Your goal
Lines from the entries below that hold "input" form the answer; copy all of them.

(Stored records)

**src/design/pfi_pkg.sv**
```systemverilog
// pfi_pkg: shared constants, operation codes and saturation helpers
// for the particle force and integrate core. no dependencies.
`timescale 1ns / 1ps

package pfi_pkg;

	localparam int PFI_PARTICLES = 1024;

	localparam logic [15:0] DAMP_RESET = 16'd4588;
	localparam logic [16:0] Q_ONE = 17'h10000;

	localparam int SQRT_STEPS = 32;
	localparam int DIV_STEPS = 17;

	localparam logic [2:0] OP_LOAD = 3'd0;
	localparam logic [2:0] OP_ADD = 3'd1;
	localparam logic [2:0] OP_POINT = 3'd2;
	localparam logic [2:0] OP_PAIR = 3'd3;
	localparam logic [2:0] OP_INTEG = 3'd4;

	localparam logic [1:0] MODE_REPEL = 2'd0;
	localparam logic [1:0] MODE_ATTRACT = 2'd1;
	localparam logic [1:0] MODE_CW = 2'd2;
	localparam logic [1:0] MODE_CCW = 2'd3;

	typedef logic [31:0] q16_t;

	function automatic logic [33:0] ext34(input logic [31:0] v);
		return {{2{v[31]}}, v};
	endfunction

	function automatic logic [33:0] ext34w(input logic [32:0] v);
		return {v[32], v};
	endfunction

	function automatic q16_t sat32(input logic [33:0] v);
		q16_t r;
		if (v[33:31] == 3'b000 || v[33:31] == 3'b111) begin
			r = v[31:0];
		end else if (v[33]) begin
			r = 32'h8000_0000;
		end else begin
			r = 32'h7fff_ffff;
		end
		return r;
	endfunction

endpackage

```
**src/design/pfi_sqrt.sv**
```systemverilog
// pfi_sqrt: iterative integer square root, two radicand bits per cycle
// depends on pfi_pkg
`timescale 1ns / 1ps

module pfi_sqrt import pfi_pkg::*; (
	input  logic        clk,
	input  logic        arst_n,
	input  logic        start,
	input  logic [63:0] rad,
	output logic        done,
	output logic [31:0] root
);

	localparam int CW = $clog2(SQRT_STEPS);

	logic [63:0]   rad_q;
	logic [34:0]   rem_q;
	logic [31:0]   root_q;
	logic [CW-1:0] cnt_q;
	logic          busy_q, done_q;
	logic [34:0]   rem_n, trial;

	assign rem_n = {rem_q[32:0], rad_q[63:62]};
	assign trial = {1'b0, root_q, 2'b01};

	always_ff @(posedge clk or negedge arst_n) begin
		if (!arst_n) begin
			busy_q <= 1'b0;
			done_q <= 1'b0;
			cnt_q  <= '0;
		end else begin
			done_q <= busy_q && (cnt_q == '0);
			if (start) begin
				busy_q <= 1'b1;
				cnt_q  <= CW'(SQRT_STEPS - 1);
			end else if (busy_q) begin
				cnt_q <= cnt_q - 1'b1;
				if (cnt_q == '0) begin
					busy_q <= 1'b0;
				end
			end
		end
	end

	always_ff @(posedge clk) begin
		if (start) begin
			rad_q  <= rad;
			rem_q  <= '0;
			root_q <= '0;
		end else if (busy_q) begin
			rad_q <= {rad_q[61:0], 2'b00};
			if (rem_n >= trial) begin
				rem_q  <= rem_n - trial;
				root_q <= {root_q[30:0], 1'b1};
			end else begin
				rem_q  <= rem_n;
				root_q <= {root_q[30:0], 1'b0};
			end
		end
	end

	assign done = done_q;
	assign root = root_q;

endmodule

```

Response area
	function automatic logic [33:0] ext34(input logic [31:0] v);
	function automatic logic [33:0] ext34w(input logic [32:0] v);
	function automatic q16_t sat32(input logic [33:0] v);
	input  logic        clk,
	input  logic        arst_n,
	input  logic        start,
	input  logic [63:0] rad,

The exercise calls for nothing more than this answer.